C’est une demande d’asile qui met la Confédération dans l’embarras et complique ses relations déjà difficiles avec la Turquie: Volkan Karagöz, vice-ambassadeur de Turquie à Berne, sollicite le statut de réfugié politique, pour lui et sa famille.

Le diplomate, qui est en poste à Berne depuis 2014, après avoir passé par l’Algérie, la Floride et Strasbourg, est accusé par Ankara d’appartenir à la mouvance de l’imam Fethullah Gülen. Il a été rappelé au pays début février, a révélé le Tages-Anzeiger.

Le cas n’est pas unique. Depuis l’échec du putsch du 15 juillet 2016, la situation s’est détériorée pour beaucoup de fonctionnaires turcs dans leur pays d’origine et à l’étranger. En Allemagne, on compte pas moins de 136 demandes d’asile provenant du corps diplomatique et consulaire. Et en Suisse? Interrogé par un parlementaire, le Conseil fédéral n’a pas donné de réponse précise. Il a toutefois répondu que, sur les 408 de­­mandes d’asile de ressortissants turcs reçues depuis juillet 2016, un «nombre insignifiant» provenait de fonctionnaires avec passeport diplomatique. Le Conseil fédéral justifie cette discrétion sur les chiffres par le souci de ne pas faciliter l’identification des intéressés.

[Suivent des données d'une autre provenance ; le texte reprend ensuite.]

--- src/sds_pkg.sv ---
`timescale 1ns / 1ps
`default_nettype none
// ----------------------------------------------------------------------------
// SCAN disk scheduler package
// Shared widths, types, register indexes, reset values and the sweep
// segment order used by the scheduler core and its arithmetic unit.
// ----------------------------------------------------------------------------
package sds_pkg;

	localparam int MAX_REQUESTS = 32;
	localparam int IDX_W        = $clog2(MAX_REQUESTS);
	localparam int CNT_W        = $clog2(MAX_REQUESTS + 1);
	localparam int CYL_W        = 16;
	localparam int TOT_W        = 17;
	localparam int CFG_IDX_W    = 2;

	typedef logic [CYL_W-1:0] cyl_t;
	typedef logic [TOT_W-1:0] total_t;
	typedef logic [CNT_W-1:0] cnt_t;
	typedef logic [IDX_W-1:0] idx_t;

	typedef struct packed {
		logic gt;
		logic eq;
	} alu_flags_t;

	localparam logic [CFG_IDX_W-1:0] REG_START_HEAD     = 2'd0;
	localparam logic [CFG_IDX_W-1:0] REG_SCAN_DIRECTION = 2'd1;
	localparam logic [CFG_IDX_W-1:0] REG_LAST_CYLINDER  = 2'd2;

	localparam cyl_t RESET_START_HEAD     = 16'd125;
	localparam logic RESET_SCAN_DIRECTION = 1'b1;
	localparam cyl_t RESET_LAST_CYLINDER  = 16'd199;

	typedef logic [2:0] seg_kind_t;
	typedef logic [2:0] seg_ph_t;

	localparam seg_kind_t K_UPA  = 3'd0;
	localparam seg_kind_t K_UPB  = 3'd1;
	localparam seg_kind_t K_DOWN = 3'd2;
	localparam seg_kind_t K_END  = 3'd3;
	localparam seg_kind_t K_DONE = 3'd4;

	// Order of sweep segments for each direction.
	function automatic seg_kind_t seg_kind(input logic dir, input seg_ph_t ph);
		seg_kind_t k;
		k = K_DONE;
		if (dir) begin
			unique case (ph)
				3'd0:    k = K_UPA;
				3'd1:    k = K_END;
				3'd2:    k = K_DOWN;
				default: k = K_DONE;
			endcase
		end else begin
			unique case (ph)
				3'd0:    k = K_UPA;
				3'd1:    k = K_DOWN;
				3'd2:    k = K_END;
				3'd3:    k = K_UPB;
				default: k = K_DONE;
			endcase
		end
		return k;
	endfunction

endpackage
`default_nettype wire

--- src/scan_disk_scheduler_core.sv ---
`timescale 1ns / 1ps
`default_nettype none
// ----------------------------------------------------------------------------
// SCAN disk scheduler core
// Collects cylinder requests in sorted order and, on the request marked
// last, emits the elevator service order with the running seek total.
//
// Input channel: one request per transaction (in_valid / in_stall). Each
// request is saturated to the last cylinder and inserted into a 32-entry
// RAM by walking down from the top, one entry per cycle. A request that
// finds the store full is dropped and sets the overflow flag.
// Output channel: one visit per transaction (out_valid / out_stall). After
// the last request the core scans the store for the head position, reading
// and then comparing each entry; it then reads and emits each visit through
// one shared compare and distance unit, with a step per segment. The endpoint
// of the sweep is always emitted. A stall holds the output register and the
// sequencer waits on it. A new request is taken as soon as the schedule
// has been handed to the output register, even while the final visit waits.
// Configuration writes (cfg_valid / cfg_ready) are always ready and are
// expected only while the core is idle. Reset restores the default head,
// direction and last cylinder and empties the store; no clearing pass.
// ----------------------------------------------------------------------------
module scan_disk_scheduler_core (
	input  wire logic                          clk,
	input  wire logic                          arst_n,
	input  wire logic                          cfg_valid,
	output logic                               cfg_ready,
	input  wire logic [sds_pkg::CFG_IDX_W-1:0] cfg_index,
	input  wire sds_pkg::cyl_t                 cfg_data,
	input  wire logic                          in_valid,
	output logic                               in_stall,
	input  wire sds_pkg::cyl_t                 request_cylinder,
	input  wire logic                          last_request,
	output logic                               out_valid,
	input  wire logic                          out_stall,
	output sds_pkg::cyl_t                      served_cylinder,
	output sds_pkg::total_t                    seek_total,
	output logic                               end_of_disk,
	output logic                               overflow,
	output logic                               last_served
);
	import sds_pkg::*;

	localparam logic [2:0] S_IDLE     = 3'd0;
	localparam logic [2:0] S_INS      = 3'd1;
	localparam logic [2:0] S_HEAD     = 3'd2;
	localparam logic [2:0] S_SCAN_RD  = 3'd3;
	localparam logic [2:0] S_SCAN_CMP = 3'd4;
	localparam logic [2:0] S_SEG      = 3'd5;
	localparam logic [2:0] S_RD       = 3'd6;
	localparam logic [2:0] S_EMIT     = 3'd7;

	logic [2:0] state_q;
	cyl_t       start_head_q;
	logic       dir_q;
	cyl_t       last_cyl_q;
	cnt_t       count_q;
	logic       dropped_q;
	cyl_t       req_q;
	logic       last_req_q;
	cnt_t       j_q;
	cyl_t       head_q;
	total_t     total_q;
	cnt_t       lo_q;
	cnt_t       hi_q;
	cnt_t       idx_q;
	seg_ph_t    ph_q;

	logic       out_valid_q;
	cyl_t       served_q;
	total_t     seek_q;
	logic       end_q;
	logic       ovf_q;
	logic       final_q;

	cyl_t       alu_a;
	cyl_t       alu_b;
	alu_flags_t flags;
	total_t     alu_sum;

	logic       ram_wr_en;
	idx_t       ram_wr_addr;
	cyl_t       ram_wr_data;
	logic       ram_rd_en;
	idx_t       ram_rd_addr;
	cyl_t       ram_rd_data;

	seg_kind_t  kind;
	cyl_t       target;
	cnt_t       up_limit;
	cnt_t       idx_inc;
	cnt_t       cnt_m1;
	cnt_t       j_m2;
	logic       ins_done;
	logic       store_full;
	logic       out_free;
	logic       is_final;

	sds_ram #(
		.WIDTH(CYL_W),
		.DEPTH(MAX_REQUESTS)
	) u_store (
		.clk    (clk),
		.wr_en  (ram_wr_en),
		.wr_addr(ram_wr_addr),
		.wr_data(ram_wr_data),
		.rd_en  (ram_rd_en),
		.rd_addr(ram_rd_addr),
		.rd_data(ram_rd_data)
	);

	sds_alu u_alu (
		.a    (alu_a),
		.b    (alu_b),
		.acc  (total_q),
		.flags(flags),
		.sum  (alu_sum)
	);

	always_comb begin
		kind       = seg_kind(dir_q, ph_q);
		target     = (kind == K_END) ? (dir_q ? last_cyl_q : '0) : ram_rd_data;
		up_limit   = (kind == K_UPA && !dir_q) ? hi_q : count_q;
		idx_inc    = idx_q + cnt_t'(1);
		cnt_m1     = count_q - cnt_t'(1);
		j_m2       = j_q - cnt_t'(2);
		ins_done   = (j_q == '0) || !flags.gt;
		store_full = (count_q >= cnt_t'(MAX_REQUESTS));
		out_free   = !out_valid_q || !out_stall;

		unique case (kind)
			K_END:   is_final = dir_q ? (lo_q == '0) : (hi_q == count_q);
			K_DOWN:  is_final = dir_q && (idx_q == '0);
			K_UPB:   is_final = (idx_inc == count_q);
			default: is_final = 1'b0;
		endcase
	end

	always_comb begin
		unique case (state_q)
			S_IDLE: begin
				alu_a = request_cylinder;
				alu_b = last_cyl_q;
			end
			S_INS: begin
				alu_a = ram_rd_data;
				alu_b = req_q;
			end
			S_HEAD: begin
				alu_a = start_head_q;
				alu_b = last_cyl_q;
			end
			S_EMIT: begin
				alu_a = target;
				alu_b = head_q;
			end
			default: begin
				alu_a = ram_rd_data;
				alu_b = head_q;
			end
		endcase
	end

	always_comb begin
		ram_wr_en   = 1'b0;
		ram_wr_addr = j_q[IDX_W-1:0];
		ram_wr_data = req_q;
		ram_rd_en   = 1'b0;
		ram_rd_addr = idx_q[IDX_W-1:0];
		unique case (state_q)
			S_IDLE: begin
				ram_rd_en   = in_valid && !store_full;
				ram_rd_addr = cnt_m1[IDX_W-1:0];
			end
			S_INS: begin
				ram_wr_en = 1'b1;
				if (!ins_done) begin
					ram_wr_data = ram_rd_data;
					ram_rd_en   = 1'b1;
					ram_rd_addr = j_m2[IDX_W-1:0];
				end
			end
			S_SCAN_RD: ram_rd_en = (idx_q != count_q);
			S_RD:      ram_rd_en = 1'b1;
			default:   ram_rd_en = 1'b0;
		endcase
	end

	always_ff @(posedge clk or negedge arst_n) begin
		if (!arst_n) begin
			state_q      <= S_IDLE;
			start_head_q <= RESET_START_HEAD;
			dir_q        <= RESET_SCAN_DIRECTION;
			last_cyl_q   <= RESET_LAST_CYLINDER;
			count_q      <= '0;
			dropped_q    <= 1'b0;
			out_valid_q  <= 1'b0;
			j_q          <= '0;
			lo_q         <= '0;
			hi_q         <= '0;
			idx_q        <= '0;
			ph_q         <= '0;
		end else begin
			if (cfg_valid && cfg_ready) begin
				unique case (cfg_index)
					REG_START_HEAD:     start_head_q <= cfg_data;
					REG_SCAN_DIRECTION: dir_q        <= cfg_data[0];
					REG_LAST_CYLINDER:  last_cyl_q   <= cfg_data;
					default: ;
				endcase
			end

			if (state_q == S_EMIT && out_free) begin
				out_valid_q <= 1'b1;
			end else if (out_valid_q && !out_stall) begin
				out_valid_q <= 1'b0;
			end

			unique case (state_q)
				S_IDLE: begin
					if (in_valid) begin
						req_q      <= flags.gt ? last_cyl_q : request_cylinder;
						last_req_q <= last_request;
						if (!store_full) begin
							j_q     <= count_q;
							state_q <= S_INS;
						end else begin
							dropped_q <= 1'b1;
							state_q   <= last_request ? S_HEAD : S_IDLE;
						end
					end
				end
				S_INS: begin
					if (ins_done) begin
						count_q <= count_q + cnt_t'(1);
						state_q <= last_req_q ? S_HEAD : S_IDLE;
					end else begin
						j_q <= j_q - cnt_t'(1);
					end
				end
				S_HEAD: begin
					head_q  <= flags.gt ? last_cyl_q : start_head_q;
					total_q <= '0;
					lo_q    <= '0;
					hi_q    <= '0;
					idx_q   <= '0;
					ph_q    <= '0;
					state_q <= S_SCAN_RD;
				end
				S_SCAN_RD: begin
					state_q <= (idx_q == count_q) ? S_SEG : S_SCAN_CMP;
				end
				S_SCAN_CMP: begin
					if (flags.gt) begin
						state_q <= S_SEG;
					end else begin
						if (!flags.eq) begin
							lo_q <= idx_inc;
						end
						hi_q    <= idx_inc;
						idx_q   <= idx_inc;
						state_q <= S_SCAN_RD;
					end
				end
				S_SEG: begin
					unique case (kind)
						K_UPA: begin
							if (lo_q < up_limit) begin
								idx_q   <= lo_q;
								state_q <= S_RD;
							end else begin
								ph_q <= ph_q + seg_ph_t'(1);
							end
						end
						K_UPB: begin
							if (hi_q < count_q) begin
								idx_q   <= hi_q;
								state_q <= S_RD;
							end else begin
								ph_q <= ph_q + seg_ph_t'(1);
							end
						end
						K_DOWN: begin
							if (lo_q != '0) begin
								idx_q   <= lo_q - cnt_t'(1);
								state_q <= S_RD;
							end else begin
								ph_q <= ph_q + seg_ph_t'(1);
							end
						end
						K_END: state_q <= S_EMIT;
						default: begin
							count_q   <= '0;
							dropped_q <= 1'b0;
							state_q   <= S_IDLE;
						end
					endcase
				end
				S_RD: begin
					state_q <= S_EMIT;
				end
				S_EMIT: begin
					if (out_free) begin
						served_q    <= target;
						seek_q      <= alu_sum;
						end_q       <= (kind == K_END);
						ovf_q       <= dropped_q;
						final_q     <= is_final;
						head_q      <= target;
						total_q     <= alu_sum;
						priority case (1'b1)
							(kind == K_UPA) || (kind == K_UPB): begin
								if (idx_inc == up_limit) begin
									ph_q    <= ph_q + seg_ph_t'(1);
									state_q <= S_SEG;
								end else begin
									idx_q   <= idx_inc;
									state_q <= S_RD;
								end
							end
							(kind == K_DOWN): begin
								if (idx_q == '0) begin
									ph_q    <= ph_q + seg_ph_t'(1);
									state_q <= S_SEG;
								end else begin
									idx_q   <= idx_q - cnt_t'(1);
									state_q <= S_RD;
								end
							end
							default: begin
								ph_q    <= ph_q + seg_ph_t'(1);
								state_q <= S_SEG;
							end
						endcase
					end
				end
			endcase
		end
	end

	assign cfg_ready       = 1'b1;
	assign in_stall        = (state_q != S_IDLE);
	assign out_valid       = out_valid_q;
	assign served_cylinder = served_q;
	assign seek_total      = seek_q;
	assign end_of_disk     = end_q;
	assign overflow        = ovf_q;
	assign last_served     = final_q;

	// The store never holds more requests than its depth.
	a_count_bound: assert property (@(posedge clk) disable iff (!arst_n)
		count_q <= cnt_t'(MAX_REQUESTS))
		else $error("request count exceeds store depth");

	// The head split points stay ordered within the stored requests.
	a_split_order: assert property (@(posedge clk) disable iff (!arst_n)
		(state_q == S_SEG || state_q == S_RD || state_q == S_EMIT) |->
		(lo_q <= hi_q && hi_q <= count_q))
		else $error("head split points out of order");

	// The insertion pointer never passes the fill level.
	a_insert_ptr: assert property (@(posedge clk) disable iff (!arst_n)
		(state_q == S_INS) |-> (j_q <= count_q && !store_full))
		else $error("insertion pointer beyond fill level");

	// A sweep endpoint visit is always one end of the disk.
	a_endpoint: assert property (@(posedge clk) disable iff (!arst_n)
		(out_valid && end_of_disk) |->
		(served_cylinder == '0 || served_cylinder == last_cyl_q))
		else $error("endpoint visit is not a disk end");

	// A visit handed to the output register is held while stalled.
	a_out_hold: assert property (@(posedge clk) disable iff (!arst_n)
		(state_q == S_EMIT && out_valid_q && out_stall) |=> $stable(seek_q))
		else $error("stalled visit changed");

endmodule
`default_nettype wire

--- src/sds_ram.sv ---
`timescale 1ns / 1ps
`default_nettype none
// ----------------------------------------------------------------------------
// Generic simple dual-port RAM
// One write port and one read port with registered read data.
// ----------------------------------------------------------------------------
module sds_ram #(
	parameter int WIDTH = 16,
	parameter int DEPTH = 32
) (
	input  wire logic                     clk,
	input  wire logic                     wr_en,
	input  wire logic [$clog2(DEPTH)-1:0] wr_addr,
	input  wire logic [WIDTH-1:0]         wr_data,
	input  wire logic                     rd_en,
	input  wire logic [$clog2(DEPTH)-1:0] rd_addr,
	output logic      [WIDTH-1:0]         rd_data
);

	logic [WIDTH-1:0] mem_q [DEPTH];
	logic [WIDTH-1:0] rd_data_q;

	always_ff @(posedge clk) begin
		if (wr_en) begin
			mem_q[wr_addr] <= wr_data;
		end
		if (rd_en) begin
			rd_data_q <= mem_q[rd_addr];
		end
	end

	assign rd_data = rd_data_q;

endmodule
`default_nettype wire

--- src/sds_alu.sv ---
`timescale 1ns / 1ps
`default_nettype none
// ----------------------------------------------------------------------------
// SCAN scheduler shared arithmetic unit
// Compares two cylinders and adds their distance to a running total.
// ----------------------------------------------------------------------------
module sds_alu (
	input  wire sds_pkg::cyl_t   a,
	input  wire sds_pkg::cyl_t   b,
	input  wire sds_pkg::total_t acc,
	output sds_pkg::alu_flags_t  flags,
	output sds_pkg::total_t      sum
);
	import sds_pkg::*;

	logic gt;
	cyl_t diff;

	always_comb begin
		gt       = (a > b);
		diff     = gt ? (a - b) : (b - a);
		flags.gt = gt;
		flags.eq = (a == b);
		sum      = acc + {1'b0, diff};
	end

endmodule
`default_nettype wire
--- config.mk ---
export PLATFORM = sky130hd
export DESIGN_NAME = scan_disk_scheduler_core
export DESIGN_NICKNAME = d
export VERILOG_FILES = /design/src/sds_pkg.sv /design/src/scan_disk_scheduler_core.sv /design/src/sds_ram.sv /design/src/sds_alu.sv
export SDC_FILE = /design/constraint.sdc
export NUM_CORES = 1
export LEC_CHECK = 0
export BUFFER_PORTS_ARGS = -buffer_cell sky130_fd_sc_hd__buf_4
export CORE_MARGIN = 5
export CORE_UTILIZATION = 40
export DETAILED_ROUTE_END_ITERATION = 10
export SLEW_MARGIN = 20
export SYNTH_ARGS = -nofsm -noshare
export SYNTH_HDL_FRONTEND = slang
export SYNTH_SLANG_ARGS = --single-unit
export TNS_END_PERCENT = 100
--- constraint.sdc ---
create_clock -name clk -period 6 [get_ports clk]
set_clock_uncertainty 0.2 [all_clocks]
set_input_delay 0 -clock clk [delete_from_list [all_inputs] [get_ports clk]]
set_output_delay 0 -clock clk [all_outputs]
set_load 0.005 [all_outputs]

«Faire plus attention à ce qu’on dit»

Dans la communauté turque de Suisse, le sujet du référendum prochain est très sensible. Des sympathisants du mouvement Gülen ne veulent pas s’exprimer publiquement, craignant pour leur propre sécurité et celle de leurs proches vivant en Turquie. Mais sous le couvert de l’anonymat, l’un d’entre eux déclare au Temps: «Erdogan utilise tous les moyens pour rester au pouvoir. La mobilisation sera importante, beaucoup de Turcs d’Europe vont voter.»

Contrairement à la diaspora en Allemagne ou en France, celle en Suisse connaît une grande diversité: des Kurdes, des alévites, des sympathisants Gülen, des pro-Erdogan. Ramazan Özgü, du Dialog Institut, une ONG basée à Zurich et proche de l’opposition, est issu de la troisième génération d’immigrés turcs: «Pour nous, il est important que les tensions au sein de la société turque ne s’exportent pas en Suisse. Nous n’avons pas planifié de manifestations, nous voulons montrer le caractère pacifique de notre mouvement.» Malgré tout, dans la communauté de Suisse, la polarisation semble s’accroître: «On doit faire plus attention à ce qu’on dit.»